Not really. If MyClass::MyString cannot ever be empty, then when you attempt to set it to empty, something went horribly wrong. You can't divine how benign of a problem it is, and thus ASSERT_ALWAYS is the only sane way out: log the problem and die right then and there.

If you want to fail fast like in Erlang, the asserts would throw an assert_exception of some kind, you'd write exception-safe code, and restart whatever went wrong - but such style requires discipline, and requires extra code to partition the problem into equivalents of Erlang processes that still run on one thread.

Does this style of coding improve stability?

There are only two scenarios where you are improving stability: if you do ASSERT_ALWAYS - i.e. you prevent continuation upon the first logic error, or if you write fail-fast Erlang-style code where a failing conceptual process is nothing special, and you have means of restarting it. The half-baked "check and do nothing if the argument is wrong" usually has disastrous consequences, as you're ignoring clear logic errors in the user of the class, and assuming that such errors are inconsequential. Yet the class has no knowledge of how inconsequential those errors truly are.

Are there any performance considerations, to the extent that checking for null values may take longer depending on the type?

Again, since you're talking of Qt containers here: your code elsewhere should be already coping with empty containers and not blindly assuming that they have one or more elements - presumably. If the code elsewhere can't deal with it, i.e. it's a class invariant that MyString has length 1 or more, then of course adding the check has a minuscule performance impact. The cost of the check, for all Qt containers that support null (there aren't many), is a pointer comparison, or two at most.

Beyond C++ and Qt, what other languages benefit from this style?

That's impossible to answer, since you're focused on a null value, which is an implementation detail. The null value is not important. What's important are the semantics of that value in the context it is used. If the null value violates prerequisites for a function (in this case: setMyString), then of course you should be asserting it, and because it's a cheap check - it should be an ASSERT_ALWAYS. If the coding style and/or environment supports fail-fast, then you should fail, and let the user code restart the entire failed process (here process means a contained unit of work and has nothing to do with OS processes!).

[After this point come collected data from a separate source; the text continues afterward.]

File: flow/config.mk
export PLATFORM = sky130hd
export DESIGN_NAME = debounce
export DESIGN_NICKNAME = debounce
export VERILOG_FILES = /design/flow/design.v
export SDC_FILE = /design/flow/constraint.sdc
export NUM_CORES = 4
export LEC_CHECK = 1
export CORE_AREA = 10 10 102 102
export DIE_AREA = 0 0 112 112
File: flow/constraint.sdc
current_design debounce

set clk_period 2.6
set clk_io_pct 0.2

create_clock -name clk0 -period $clk_period [get_ports {clk}]

set non_clock_inputs [all_inputs -no_clocks]
set_input_delay [expr $clk_period * $clk_io_pct] -clock clk0 $non_clock_inputs
set_output_delay [expr $clk_period * $clk_io_pct] -clock clk0 [all_outputs]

Are there any significant drawbacks worth considering?

Yes. The fact that you're looking at it from the wrong side - a null QString is almost never a problem. The semantics of your class, and of the null value in that context, and class invariants, and function prerequisites, are what's important, and you should be looking at the problem in those terms. I have a feeling that whatever was the perceived source of the segmentation faults had zilch to do with null QStrings. Those are, after all, special cases of empty strings, and you can manipulate them just as you could any other empty string. E.g. this is valid:

QString a; // null string is also an empty string
Q_ASSERT(a.isNull());
Q_ASSERT(a.isEmpty());
qDebug() << a;
Q_ASSERT(a.size() == 0);
a += QStringLiteral("b");
Q_ASSERT(a == QStringLiteral("b"));

And just to be completely clear: the following is not a null string. It is not a null string in any shape nor form, because it's not a string to begin with.

QString *s = nullptr;

This is a null pointer-to-string. NOT a STRING. Big difference. And the question contained exactly zero pointers-to-strings, mind you.